Carnitine Palmitoyltransferas... Health Article

Definition

Carnitine palmitoyltransferase (CPT) deficiency refers to two separate, hereditary diseases of lipid metabolism, CPT-I deficiency and CPT-II deficiency. CPT-I deficiency affects lipid metabolism in the liver, with serious physical symptoms including coma and seizures. Two types of CPT-II deficiency are similar in age of onset and type of symptoms to CPT-I deficiency. The third, most common type of CPT-II deficiency involves intermittent muscle disease in adults, with a potential for myoglobinuria, a serious complication affecting the kidneys. Preventive measures and treatments are available for CPT-I deficiency, and the muscle form of CPT-II deficiency.

Description

Carnitine palmitoyltransferase (CPT) is an important enzyme required by the body to use (metabolize) lipids (fats). CPT speeds up the transport of long-chain fatty acids across the inner mitochondria membrane. This transport also depends on carnitine, also called vitamin B7.

Until the 1990s, discussion centered on whether defects in a single CPT enzyme were responsible for all the conditions resulting from CPT deficiency. Careful chemical and genetic analysis eventually pointed to two different enzymes: CPT-I and CPT-II. Both CPT-I and CPT-II were shown to play an important role in the metabolism of lipids. CPT deficiency of any type affects the muscles, so these disorders are considered to be metabolic myopathies (muscle diseases), or more specifically, mitochondrial myopathies, meaning myopathies that result from abnormal changes occurring in the mitochondria of the cells as a result of excessive lipid build-up.

Understanding the symptoms of CPT requires some familiarity with the basics of lipid metabolism in muscle cells. Fatty acids (FA) are the major component of lipids. FAs contain a chain of carbon atoms of varying length. Long-chain fatty acids (LCFAs) are the most abundant type, and have at least 12 carbon atoms. Lipids and glucose (sugar) are the primary sources of energy for the body. Both are converted into energy (oxidized) inside mitochondria, structures within each cell where numerous energy-producing chemical reactions take place. Each cell contains many mitochondria.

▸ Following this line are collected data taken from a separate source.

===== src/verilog/dma_watch_defines.vh =====
// Purpose: Offsets, field positions, reset values and timing counts of the watchdog slice.
// Assumes: Byte addresses on a 32-bit register bus, one aligned word per register.
// Notes: Definitions only.
`ifndef DMA_WATCH_DEFINES_VH
`define DMA_WATCH_DEFINES_VH
// Register byte addresses (low 16 bits of the bus address).
`define OFS_WDOG_COUNT 16'h1024
`define OFS_BUS_STATE 16'h102c
`define OFS_TX_DESC 16'h1048
`define OFS_RX_DESC 16'h104c
`define OFS_TX_BUF 16'h1050
`define OFS_DMA_STATUS 16'h1014
`define OFS_IRQ_ENABLE 16'h101c
`define OFS_EVT_STATUS 16'h1060
`define OFS_EVT_MASK 16'h1064
// Field positions.
`define BIT_RX_DONE 6
`define BIT_RX_WDOG 9
`define BIT_ABN_SUM 15
`define BIT_NORM_SUM 16
`define BIT_BUS_BUSY 0
// Reset values.
`define RST_WORD 32'h00000000
// The watchdog counts in ticks of one more than this many system clocks.
`define WDOG_TICK_CYCLES 8'hff
// Number of local event bits.
`define EVT_W 2
`endif


===== src/verilog/dma_watch_regs.v =====
// What this block does
// Nonzero count field arms the receive watchdog.
// Bus state bit zero shows master busy.
// Current transmit descriptor pointer, read only.
// Current receive descriptor pointer, read only.
// Current transmit buffer pointer, read only.
// Rx done flag bit six, gated by enables.
// Watchdog timeout bit nine, abnormal-gated interrupt.
// Deferred frame starts count; expiry sets flag.
//
// Purpose: Watchdog and observation registers of an Ethernet DMA, AXI4-Lite slave.
// Assumes: Descriptor engine drives the pointer and event inputs on clk_i.
// Notes: Pointers are sampled into flip-flops so reads see a stable word.
//
// Register access over AXI4-Lite was decided locally.
`timescale 1ns/10ps
`include "dma_watch_defines.vh"
module dma_watch_regs (
	input wire clk_i,
	input wire rst_i,
	// AXI4-Lite write address channel.
	input wire [31:0] s_axi_awaddr_i,
	input wire s_axi_awvalid_i,
	output wire s_axi_awready_o,
	// AXI4-Lite write data channel.
	input wire [31:0] s_axi_wdata_i,
	input wire [3:0] s_axi_wstrb_i,
	input wire s_axi_wvalid_i,
	output wire s_axi_wready_o,
	// AXI4-Lite write response channel.
	output wire [1:0] s_axi_bresp_o,
	output wire s_axi_bvalid_o,
	input wire s_axi_bready_i,
	// AXI4-Lite read address channel.
	input wire [31:0] s_axi_araddr_i,
	input wire s_axi_arvalid_i,
	output wire s_axi_arready_o,
	// AXI4-Lite read data channel.
	output wire [31:0] s_axi_rdata_o,
	output wire [1:0] s_axi_rresp_o,
	output wire s_axi_rvalid_o,
	input wire s_axi_rready_i,
	// DMA engine side.
	input wire bus_master_busy_i,
	input wire [31:0] tx_descriptor_address_i,
	input wire [31:0] rx_descriptor_address_i,
	input wire [31:0] tx_buffer_address_i,
	input wire rx_frame_done_i,
	input wire rx_done_deferred_i,
	output wire rx_done_irq_o,
	output wire rx_wdog_irq_o,
	output wire irq_o
);
	// Write path state: address and data may arrive in either order.
	reg aw_have_q;
	reg w_have_q;
	reg [15:0] aw_addr_q;
	reg [31:0] w_data_q;
	reg [3:0] w_strb_q;
	reg bvalid_q;
	reg [1:0] bresp_q;
	// Read path state.
	reg rvalid_q;
	reg [31:0] rdata_q;
	reg [1:0] rresp_q;
	// Software registers.
	reg [7:0] watchdog_count_field_q;
	reg [31:0] irq_enable_q;
	reg [`EVT_W-1:0] evt_mask_q;
	// Hardware state.
	reg rx_done_flag_q;
	reg rx_wdog_flag_q;
	reg [`EVT_W-1:0] evt_status_q;
	reg bus_busy_q;
	reg [31:0] tx_desc_q;
	reg [31:0] rx_desc_q;
	reg [31:0] tx_buf_q;
	// Watchdog tick counter, whole ticks since the period began.
	// Eight bits suffice, as expiry comes by tick 255 at the latest.
	reg [7:0] wdog_cnt_q;

	// Watchdog state machine, one-hot.
	localparam [2:0] ST_IDLE = 3'b001;
	localparam [2:0] ST_COUNT = 3'b010;
	localparam [2:0] ST_FIRE = 3'b100;
	reg [2:0] st_q;
	reg [2:0] st_d;

	// Bus strobes: a write commits, a read address is taken.
	wire wr_fire;
	wire rd_fire;
	// Watchdog tick, period start and expiry strobes.
	wire tick;
	wire start_count;
	wire wdog_expire;
	wire [15:0] rd_addr;

	// Merge byte lanes of a write into an old word.
	function [31:0] merge_bytes;
		input [31:0] old_v;
		input [31:0] new_v;
		input [3:0] strb;
		integer i;
		begin
			merge_bytes = old_v;
			for (i = 0; i < 4; i = i + 1) begin
				if (strb[i]) begin
					merge_bytes[i*8 +: 8] = new_v[i*8 +: 8];
				end
			end
		end
	endfunction

	// Tells whether an address names a mapped register.
	function is_mapped;
		input [15:0] a;
		begin
			case (a)
				`OFS_WDOG_COUNT, `OFS_BUS_STATE, `OFS_TX_DESC, `OFS_RX_DESC,
				`OFS_TX_BUF, `OFS_DMA_STATUS, `OFS_IRQ_ENABLE, `OFS_EVT_STATUS,
				`OFS_EVT_MASK: is_mapped = 1'b1;
				default: is_mapped = 1'b0;
			endcase
		end
	endfunction

	// Channels accept as soon as their holding slot is free and no response waits.
	assign s_axi_awready_o = !aw_have_q && !bvalid_q;
	assign s_axi_wready_o = !w_have_q && !bvalid_q;
	assign s_axi_arready_o = !rvalid_q;
	assign s_axi_bvalid_o = bvalid_q;
	assign s_axi_bresp_o = bresp_q;
	assign s_axi_rvalid_o = rvalid_q;
	assign s_axi_rdata_o = rdata_q;
	assign s_axi_rresp_o = rresp_q;

	assign wr_fire = aw_have_q && w_have_q && !bvalid_q;
	assign rd_fire = s_axi_arvalid_i && !rvalid_q;
	assign rd_addr = s_axi_araddr_i[15:0];

	// Capture address and data separately; the write commits when both are held.
	always @(posedge clk_i or posedge rst_i) begin
		if (rst_i) begin
			aw_have_q <= 1'b0;
			w_have_q <= 1'b0;
			aw_addr_q <= 16'h0000;
			w_data_q <= 32'h00000000;
			w_strb_q <= 4'h0;
			bvalid_q <= 1'b0;
			bresp_q <= 2'b00;
		end else begin
			// Address taken; it waits in its slot for the data.
			if (s_axi_awvalid_i && s_axi_awready_o) begin
				aw_have_q <= 1'b1;
				aw_addr_q <= s_axi_awaddr_i[15:0];
			end
			// Data taken; they wait in their slot for the address.
			if (s_axi_wvalid_i && s_axi_wready_o) begin
				w_have_q <= 1'b1;
				w_data_q <= s_axi_wdata_i;
				w_strb_q <= s_axi_wstrb_i;
			end
			if (wr_fire) begin
				aw_have_q <= 1'b0;
				w_have_q <= 1'b0;
				bvalid_q <= 1'b1;
				// Unmapped addresses answer with a slave error.
				bresp_q <= is_mapped(aw_addr_q) ? 2'b00 : 2'b10;
			end else if (bvalid_q && s_axi_bready_i) begin
				// The master took the response; new requests may enter.
				bvalid_q <= 1'b0;
			end
		end
	end

	// Software-writable registers; read-only addresses ignore write data.
	always @(posedge clk_i or posedge rst_i) begin
		if (rst_i) begin
			watchdog_count_field_q <= 8'h00;
			irq_enable_q <= `RST_WORD;
			evt_mask_q <= {`EVT_W{1'b0}};
		end else if (wr_fire) begin
			case (aw_addr_q)
				`OFS_WDOG_COUNT: begin
					if (w_strb_q[0]) begin
						watchdog_count_field_q <= w_data_q[7:0];
					end
				end
				`OFS_IRQ_ENABLE: begin
					irq_enable_q <= merge_bytes(irq_enable_q, w_data_q, w_strb_q);
				end
				`OFS_EVT_MASK: begin
					if (w_strb_q[0]) begin
						evt_mask_q <= w_data_q[`EVT_W-1:0];
					end
				end
				// Read-only and unmapped addresses change no register here.
				default: begin
					irq_enable_q <= irq_enable_q;
				end
			endcase
		end
	end

	// Pointers and busy status come from engine logic on this clock; sampled once.
	always @(posedge clk_i or posedge rst_i) begin
		if (rst_i) begin
			bus_busy_q <= 1'b0;
			tx_desc_q <= `RST_WORD;
			rx_desc_q <= `RST_WORD;
			tx_buf_q <= `RST_WORD;
		end else begin
			// One stage only, so a read shows the value of the cycle before.
			bus_busy_q <= bus_master_busy_i;
			tx_desc_q <= tx_descriptor_address_i;
			rx_desc_q <= rx_descriptor_address_i;
			tx_buf_q <= tx_buffer_address_i;
		end
	end

	// Tick generator restarts whenever a new watchdog period begins.
	tick_divider u_tick (
		.clk_i(clk_i),
		.rst_i(rst_i),
		.restart_i(start_count),
		.tick_o(tick)
	);

	// A frame done with its flag deferred starts the count when armed.
	assign start_count = rx_frame_done_i && rx_done_deferred_i &&
		(watchdog_count_field_q != 8'h00) && (st_q == ST_IDLE);
	assign wdog_expire = (st_q == ST_COUNT) && tick &&
		(wdog_cnt_q + 8'h01 >= watchdog_count_field_q);

	// Next-state logic of the watchdog.
	always @* begin
		case (st_q)
			// Waits for a deferred frame while the count field is nonzero.
			ST_IDLE: st_d = start_count ? ST_COUNT : ST_IDLE;
			// Clearing the count field mid-period disarms the watchdog.
			ST_COUNT: begin
				if (watchdog_count_field_q == 8'h00) begin
					st_d = ST_IDLE;
				end else begin
					st_d = wdog_expire ? ST_FIRE : ST_COUNT;
				end
			end
			// One cycle in which the flags are set, then back to waiting.
			ST_FIRE: st_d = ST_IDLE;
			default: st_d = ST_IDLE;
		endcase
	end

	// State and tick counter registers.
	always @(posedge clk_i or posedge rst_i) begin
		if (rst_i) begin
			st_q <= ST_IDLE;
			wdog_cnt_q <= 8'h00;
		end else begin
			st_q <= st_d;
			if (start_count) begin
				// A new period always counts from tick zero.
				wdog_cnt_q <= 8'h00;
			end else if (st_q == ST_COUNT && tick) begin
				// One more whole tick has passed in this period.
				wdog_cnt_q <= wdog_cnt_q + 8'h01;
			end
		end
	end

	// Status flags: hardware set wins over a write-one clear in the same cycle.
	always @(posedge clk_i or posedge rst_i) begin
		if (rst_i) begin
			rx_done_flag_q <= 1'b0;
			rx_wdog_flag_q <= 1'b0;
		end else begin
			// Software clears either flag by writing a one to its bit.
			if (wr_fire && aw_addr_q == `OFS_DMA_STATUS && w_data_q[`BIT_RX_DONE]) begin
				rx_done_flag_q <= 1'b0;
			end
			if (wr_fire && aw_addr_q == `OFS_DMA_STATUS && w_data_q[`BIT_RX_WDOG]) begin
				rx_wdog_flag_q <= 1'b0;
			end
			// Immediate frames set the flag now; deferred ones wait for expiry.
			if ((rx_frame_done_i && !rx_done_deferred_i) || st_q == ST_FIRE) begin
				rx_done_flag_q <= 1'b1;
			end
			// Only an expiry records the timeout; immediate frames never do.
			if (st_q == ST_FIRE) begin
				rx_wdog_flag_q <= 1'b1;
			end
		end
	end

	// Gated interrupts: normal summary for rx done, abnormal summary for timeout.
	assign rx_done_irq_o = rx_done_flag_q && irq_enable_q[`BIT_RX_DONE] &&
		irq_enable_q[`BIT_NORM_SUM];
	assign rx_wdog_irq_o = rx_wdog_flag_q && irq_enable_q[`BIT_RX_WDOG] &&
		irq_enable_q[`BIT_ABN_SUM];

	// Sticky local events, cleared by reading the status word; a new event wins.
	always @(posedge clk_i or posedge rst_i) begin
		if (rst_i) begin
			evt_status_q <= {`EVT_W{1'b0}};
		end else begin
			// Reading the word clears it; an event in that cycle still wins.
			if (rd_fire && rd_addr == `OFS_EVT_STATUS) begin
				evt_status_q <= {`EVT_W{1'b0}};
			end
			// Each gated interrupt line records itself as a local event.
			if (rx_done_irq_o) begin
				evt_status_q[0] <= 1'b1;
			end
			if (rx_wdog_irq_o) begin
				evt_status_q[1] <= 1'b1;
			end
		end
	end

	// One level output while any unmasked event bit is set.
	assign irq_o = |(evt_status_q & evt_mask_q);

	// Read data path: one register stage, answer one cycle after the address.
	always @(posedge clk_i or posedge rst_i) begin
		if (rst_i) begin
			rvalid_q <= 1'b0;
			rdata_q <= `RST_WORD;
			rresp_q <= 2'b00;
		end else if (rd_fire) begin
			rvalid_q <= 1'b1;
			rresp_q <= is_mapped(rd_addr) ? 2'b00 : 2'b10;
			case (rd_addr)
				`OFS_WDOG_COUNT: rdata_q <= {24'h000000, watchdog_count_field_q};
				`OFS_BUS_STATE: rdata_q <= {31'h0, bus_busy_q};
				`OFS_TX_DESC: rdata_q <= tx_desc_q;
				`OFS_RX_DESC: rdata_q <= rx_desc_q;
				`OFS_TX_BUF: rdata_q <= tx_buf_q;
				// Timeout flag in bit nine, receive done flag in bit six.
				`OFS_DMA_STATUS: rdata_q <= {22'h0, rx_wdog_flag_q, 2'b00,
					rx_done_flag_q, 6'h00};
				`OFS_IRQ_ENABLE: rdata_q <= irq_enable_q;
				`OFS_EVT_STATUS: rdata_q <= {30'h0, evt_status_q};
				`OFS_EVT_MASK: rdata_q <= {30'h0, evt_mask_q};
				// Unmapped reads return zero along with the slave error.
				default: rdata_q <= 32'h00000000;
			endcase
		end else if (rvalid_q && s_axi_rready_i) begin
			rvalid_q <= 1'b0;
		end
	end
endmodule // dma_watch_regs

A single mitochondrion is enclosed by a double-layer membrane. LCFAs are unable to pass through the inner portion of this membrane without first being bound to carnitine, a type of amino acid. CPT-I chemically binds carnitine to LCFAs, allowing transfer through the inner membrane. However, LCFAs cannot be oxidized inside the mitochondrion while still attached to carnitine, so CPT-II reverses the action of CPT-I and removes carnitine. Once accomplished, LCFAs can proceed to be metabolized. Therefore, deficiency of either CPT-I or CPT-II results in improper transfer and utilization of LCFAs in the mitochondria.

CPT-I is involved in lipid metabolism in several tissues, most importantly the liver. There, LCFAs are broken down and ketone bodies are produced. Like lipids and glucose, ketone bodies are used by the body as fuel, especially in the brain and muscles. Deficiency of CPT-I in the liver results in decreased levels of ketone bodies (hypoketosis), as well as low blood-sugar levels (hypoglycemia). Hypoketosis combined with hypoglycemia in a child can lead to weakness, seizures, and coma. Symptoms can be reversed by glucose infusions, as well as supplementation with medium-chain fatty acids, which do not require CPT-I to produce energy.

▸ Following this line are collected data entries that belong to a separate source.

[src/hw/rpi_defs.svh]
// Register map, field positions, reset values and timing for the relay panel block
// Overview of operation
// - With latching on and button-function switch 3 set, the reset button alone releases the latched trip output and keeps stored values.
// - With latching on and button-function switch 2 set, the step button alone releases the latched trip output and keeps stored values.
// - Indicator mode weights 1, 2, 4 and 8 select manual reset for low start, low trip, high start and high trip LEDs; a clear weight means self reset.
// - The indicator mode resets to 10 (starts self reset, trips manual); all four weights give 15.
// - The button-function group resets to 0 and only its three lowest switches act; switches four to eight are ignored.
// - The first three button-function switches select what step and reset do; both buttons together always clear LEDs, release latch, erase memory.
// - The indicator mode group is submenu 3 and the button-function group submenu 4 under the main selector group.
// - An eight-switch routing group sends switches 1 to 3 to auto-reclose start routing and switches 4 to 8 to stage blocking.
// - The measured value is shown on the three right digits with one LED naming the quantity shown.
// - Residual voltage is shown in percent of rated voltage and overflows above 25 percent.
// - A negative directional current shows a red minus sign on the leftmost digit.
// - A directional current above 100 percent shows an overflow pattern chosen by its sign.
// - Neutral current is shown in percent of the rated current of the energized input.
`ifndef RPI_DEFS_SVH
`define RPI_DEFS_SVH

`define RPI_ADDR_W        8
`define RPI_OFF_MAIN_SEL  8'h00
`define RPI_OFF_IND_MODE  8'h04
`define RPI_OFF_BTN_FUNC  8'h08
`define RPI_OFF_ROUTING   8'h0C
`define RPI_OFF_MENU_IDX  8'h10
`define RPI_OFF_MENU_DATA 8'h14
`define RPI_OFF_DISP_SEL  8'h18
`define RPI_OFF_STATUS    8'h1C

`define RPI_IND_MODE_RST  4'hA
`define RPI_BTN_FUNC_RST  8'h00
`define RPI_MAIN_SEL_RST  8'h00
`define RPI_ROUTING_RST   8'h00
`define RPI_LATCH_BIT     3
`define RPI_SUBMENU_MAIN  3'h0
`define RPI_SUBMENU_IND   3'h3
`define RPI_SUBMENU_BTN   3'h4
`define RPI_AR_LSB        0
`define RPI_AR_W          3
`define RPI_BLK_LSB       3
`define RPI_BLK_W         5

`define RPI_U0_OVF_PCT    10'h019
`define RPI_IPHI_OVF_PCT  10'h064

`define RPI_CLK_HZ        40000000
`define RPI_DEB_TIME_MS   5
`define RPI_DEB_CYCLES    ((`RPI_DEB_TIME_MS * `RPI_CLK_HZ) / 1000)

`endif

[src/hw/rpi_pkg.sv]
// Types shared by the relay panel block
package rpi_pkg;

	typedef enum logic [1:0] {DISP_U0, DISP_I0, DISP_IPHI} rpi_disp_e;

	typedef struct packed {
		logic clear;
		logic unlatch;
		logic erase;
	} rpi_act_s;

	typedef struct packed {
		logic [7:0]  main_sel;
		logic [3:0]  ind_mode;
		logic [7:0]  btn_func;
		logic [7:0]  routing;
		logic [2:0]  menu_idx;
		rpi_disp_e   disp_sel;
		logic [3:0]  led;
		logic        held;
		logic        trip_out;
		logic        erase;
		logic [9:0]  disp_val;
		logic        disp_neg;
		logic        disp_ovf;
		logic [2:0]  qled;
		logic [31:0] rdata;
	} rpi_state_s;

endpackage : rpi_pkg

[src/hw/rpi_debounce.sv]
// Push-button debouncer with one-cycle press pulse
`timescale 1ns/100ps
module rpi_debounce #(
	parameter int DEB_CYCLES = 200000
) (
	input  wire logic clk,
	input  wire logic reset,
	input  wire logic raw,
	output logic      level,
	output logic      press
);
	localparam int CW = $clog2(DEB_CYCLES + 1);

	typedef struct packed {
		logic [CW-1:0] cnt;
		logic          stable;
		logic          press;
	} rpi_deb_s;

	rpi_deb_s deb_reg;
	rpi_deb_s deb_next;

	// Refuse a count the counter cannot serve
	if (DEB_CYCLES < 1)
	begin : g_bad_deb
		$error("DEB_CYCLES must be at least 1");
	end

	always_comb
	begin
		deb_next = deb_reg;
		deb_next.press = 1'b0;
		if (raw == deb_reg.stable)
			deb_next.cnt = '0;
		else if (deb_reg.cnt == CW'(DEB_CYCLES - 1))
		begin
			deb_next.cnt = '0;
			deb_next.stable = raw;
			deb_next.press = raw;
		end
		else
			deb_next.cnt = deb_reg.cnt + CW'(1);
	end

	always_ff @(posedge clk)
	begin
		if (reset)
			deb_reg <= '0;
		else
			deb_reg <= deb_next;
	end

	assign level = deb_reg.stable;
	assign press = deb_reg.press;

endmodule : rpi_debounce

[src/hw/rpi_top.sv]
// Relay panel indicator, button, routing and display logic
//
// The register offsets and the plain strobed port were left to the implementer.
`timescale 1ns/100ps
`include "rpi_defs.svh"
module rpi_top
	import rpi_pkg::*;
#(
	parameter int DEB_CYCLES = `RPI_DEB_CYCLES
) (
	input  wire logic                   clk,
	input  wire logic                   reset,
	input  wire logic [`RPI_ADDR_W-1:0] addr,
	input  wire logic [31:0]            wdata,
	input  wire logic                   wr,
	input  wire logic                   rd,
	output logic      [31:0]            rdata,
	input  wire logic                   step_btn,
	input  wire logic                   reset_btn,
	input  wire logic                   start_lo,
	input  wire logic                   trip_lo,
	input  wire logic                   start_hi,
	input  wire logic                   trip_hi,
	input  wire logic [9:0]             residual_voltage,
	input  wire logic [9:0]             neutral_current,
	input  wire logic signed [10:0]     dir_current,
	output logic      [3:0]             ind_led,
	output logic                        trip_out,
	output logic                        erase_mem,
	output logic      [`RPI_AR_W-1:0]   ar_start_route,
	output logic      [`RPI_BLK_W-1:0]  block_route,
	output logic      [9:0]             disp_value,
	output logic                        disp_minus,
	output logic                        disp_overflow,
	output logic      [2:0]             quantity_led
);
	rpi_state_s st_reg;
	rpi_state_s st_next;
	logic [1:0] btn_raw;
	logic [1:0] btn_level;
	logic [1:0] btn_press;
	logic       step_only;
	logic       rst_only;
	logic       both_btn;
	logic       latch_en;
	logic       trip_any;
	logic [3:0] events;
	rpi_act_s   act;

	// Refuse debounce counts outside the served range
	if (DEB_CYCLES < 1 || DEB_CYCLES > 1000000)
	begin : g_bad_deb
		$error("DEB_CYCLES out of range");
	end

	assign btn_raw = {reset_btn, step_btn};

	genvar gi;
	generate
		for (gi = 0; gi < 2; gi++)
		begin : g_btn
			rpi_debounce #(
				.DEB_CYCLES (DEB_CYCLES)
			) u_deb (
				.clk   (clk),
				.reset (reset),
				.raw   (btn_raw[gi]),
				.level (btn_level[gi]),
				.press (btn_press[gi])
			);
		end
	endgenerate

	assign both_btn  = (btn_press[0] & btn_level[1]) | (btn_press[1] & btn_level[0]);
	assign step_only = btn_press[0] & ~btn_level[1];
	assign rst_only  = btn_press[1] & ~btn_level[0];

	function automatic rpi_act_s btn_action(
		input logic [2:0] f,
		input logic       stp,
		input logic       rst,
		input logic       bth
	);
		rpi_act_s a;
		a = '0;
		if (bth)
			a = '{clear: 1'b1, unlatch: 1'b1, erase: 1'b1};
		else if (rst)
		begin
			a.clear = 1'b1;
			a.unlatch = f[2];
		end
		else if (stp)
		begin
			a.clear = f[0] | f[1];
			a.unlatch = f[1];
		end
		return a;
	endfunction : btn_action

	assign act      = btn_action(st_reg.btn_func[2:0], step_only, rst_only, both_btn);
	assign latch_en = st_reg.main_sel[`RPI_LATCH_BIT];
	assign trip_any = trip_lo | trip_hi;
	assign events   = {trip_hi, start_hi, trip_lo, start_lo};

	always_comb
	begin
		logic [10:0] mag;
		mag = '0;
		st_next = st_reg;
		st_next.erase = act.erase;
		st_next.rdata = '0;

		if (wr)
		begin
			unique case (addr)
				`RPI_OFF_MAIN_SEL: st_next.main_sel = wdata[7:0];
				`RPI_OFF_IND_MODE: st_next.ind_mode = wdata[3:0];
				`RPI_OFF_BTN_FUNC: st_next.btn_func = wdata[7:0];
				`RPI_OFF_ROUTING:  st_next.routing = wdata[7:0];
				`RPI_OFF_MENU_IDX: st_next.menu_idx = wdata[2:0];
				`RPI_OFF_MENU_DATA:
				begin
					if (st_reg.menu_idx == `RPI_SUBMENU_IND)
						st_next.ind_mode = wdata[3:0];
					else if (st_reg.menu_idx == `RPI_SUBMENU_BTN)
						st_next.btn_func = wdata[7:0];
					else if (st_reg.menu_idx == `RPI_SUBMENU_MAIN)
						st_next.main_sel = wdata[7:0];
				end
				`RPI_OFF_DISP_SEL:
				begin
					if (wdata[1:0] != 2'h3)
						st_next.disp_sel = rpi_disp_e'(wdata[1:0]);
				end
				default: ;
			endcase
		end

		if (rd)
		begin
			unique case (addr)
				`RPI_OFF_MAIN_SEL: st_next.rdata = {24'h000000, st_reg.main_sel};
				`RPI_OFF_IND_MODE: st_next.rdata = {28'h0000000, st_reg.ind_mode};
				`RPI_OFF_BTN_FUNC: st_next.rdata = {24'h000000, st_reg.btn_func};
				`RPI_OFF_ROUTING:  st_next.rdata = {24'h000000, st_reg.routing};
				`RPI_OFF_MENU_IDX: st_next.rdata = {29'h00000000, st_reg.menu_idx};
				`RPI_OFF_MENU_DATA:
				begin
					if (st_reg.menu_idx == `RPI_SUBMENU_IND)
						st_next.rdata = {28'h0000000, st_reg.ind_mode};
					else if (st_reg.menu_idx == `RPI_SUBMENU_BTN)
						st_next.rdata = {24'h000000, st_reg.btn_func};
					else if (st_reg.menu_idx == `RPI_SUBMENU_MAIN)
						st_next.rdata = {24'h000000, st_reg.main_sel};
				end
				`RPI_OFF_DISP_SEL: st_next.rdata = {30'h00000000, st_reg.disp_sel};
				`RPI_OFF_STATUS:
					st_next.rdata = {26'h0000000, st_reg.held, st_reg.trip_out, st_reg.led};
				default: ;
			endcase
		end

		// manual LEDs hold, self LEDs follow; set wins
		for (int i = 0; i < 4; i++)
			st_next.led[i] = events[i] | (st_reg.ind_mode[i] & st_reg.led[i] & ~act.clear);

		st_next.held = latch_en & (trip_any | (st_reg.held & ~act.unlatch));
		st_next.trip_out = trip_any | st_next.held;

		st_next.disp_neg = 1'b0;
		st_next.disp_ovf = 1'b0;
		unique case (st_reg.disp_sel)
			DISP_U0:
			begin
				st_next.disp_val = residual_voltage;
				st_next.disp_ovf = residual_voltage > `RPI_U0_OVF_PCT;
				st_next.qled = 3'h1;
			end
			DISP_I0:
			begin
				st_next.disp_val = neutral_current;
				st_next.qled = 3'h2;
			end
			DISP_IPHI:
			begin
				// sign and signed overflow
				// Eleven bits so full-scale negative still overflows
				mag = dir_current[10] ? 11'(-dir_current) : 11'(dir_current);
				st_next.disp_val = mag[9:0];
				st_next.disp_neg = dir_current[10];
				st_next.disp_ovf = mag > 11'(`RPI_IPHI_OVF_PCT);
				st_next.qled = 3'h4;
			end
		endcase
	end

	always_ff @(posedge clk)
	begin
		if (reset)
		begin
			st_reg <= '0;
			st_reg.ind_mode <= `RPI_IND_MODE_RST;
			st_reg.btn_func <= `RPI_BTN_FUNC_RST;
			st_reg.main_sel <= `RPI_MAIN_SEL_RST;
			st_reg.routing <= `RPI_ROUTING_RST;
			st_reg.disp_sel <= DISP_U0;
			st_reg.qled <= 3'h1;
		end
		else
			st_reg <= st_next;
	end

	assign rdata          = st_reg.rdata;
	assign ind_led        = st_reg.led;
	assign trip_out       = st_reg.trip_out;
	assign erase_mem      = st_reg.erase;
	assign ar_start_route = st_reg.routing[`RPI_AR_LSB +: `RPI_AR_W];
	assign block_route    = st_reg.routing[`RPI_BLK_LSB +: `RPI_BLK_W];
	assign disp_value     = st_reg.disp_val;
	assign disp_minus     = st_reg.disp_neg;
	assign disp_overflow  = st_reg.disp_ovf;
	assign quantity_led   = st_reg.qled;
endmodule : rpi_top

[config.mk]
export PLATFORM = sky130hd
export DESIGN_NAME = rpi_top
export DESIGN_NICKNAME = d
export VERILOG_FILES = /design/src/hw/rpi_pkg.sv /design/src/hw/rpi_debounce.sv /design/src/hw/rpi_top.sv
export VERILOG_INCLUDE_DIRS = /design/src /design/src/hw
export SDC_FILE = /design/constraint.sdc
export NUM_CORES = 1
export LEC_CHECK = 0
export ABC_AREA = 1
export BUFFER_PORTS_ARGS = -buffer_cell sky130_fd_sc_hd__buf_4
export CORE_MARGIN = 5
export CORE_UTILIZATION = 55
export DETAILED_ROUTE_END_ITERATION = 8
export GPL_TIMING_DRIVEN = 0
export PLACE_DENSITY_LB_ADDON = 0.3
export REMOVE_ABC_BUFFERS = 1
export SETUP_SLACK_MARGIN = 0.1
export SLEW_MARGIN = 30
export SYNTH_ARGS = -nofsm -noshare
export SYNTH_HDL_FRONTEND = slang
export SYNTH_HIERARCHICAL = 1
export SYNTH_SLANG_ARGS = --single-unit
[constraint.sdc]
create_clock -name clk -period 2.7 [get_ports clk]
set_input_delay 0.405 -clock clk [delete_from_list [all_inputs] [get_ports clk]]
set_output_delay 0.405 -clock clk [all_outputs]
set_load 0.01 [all_outputs]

As noted, glucose and fatty acids are important energy sources for the body. During exercise, the muscles initially use glucose as their primary fuel. After some time, however, glucose is depleted and the muscles switch to using fatty acids by a chemical process called oxidation. CPT-II deficiency results in a decrease in LCFAs that can be used by the mitochondria, and the muscles eventually exhaust their energy supply. This explains why prolonged exercise may cause an attack of muscle fatigue, stiffness, and pain in people with CPT-II deficiency. The ability to exercise for short periods is not affected. Infections, stress, muscle trauma, and exposure to cold also put extra demands on the muscles and can trigger an attack. Fasting, or a diet high in fats and low in carbohydrates (complex sugars), deplete glucose reserves in the muscles and are risk factors as well.

In some cases, CPT deficiency results in the breakdown of muscle tissue, a process called rhabdomyolysis, and it causes some components of muscle cells to "leak" into the bloodstream. Myoglobin, the muscle-cell equivalent of hemoglobin in the blood, is one of these components. Myoglobin is filtered from the blood by the kidneys and deposited in the urine, causing myoglobinuria. Dark-colored urine is the typical sign of myoglobinuria. Severe and/or repeated episodes of rhabdomyolysis and myoglobinuria can cause serious kidney damage.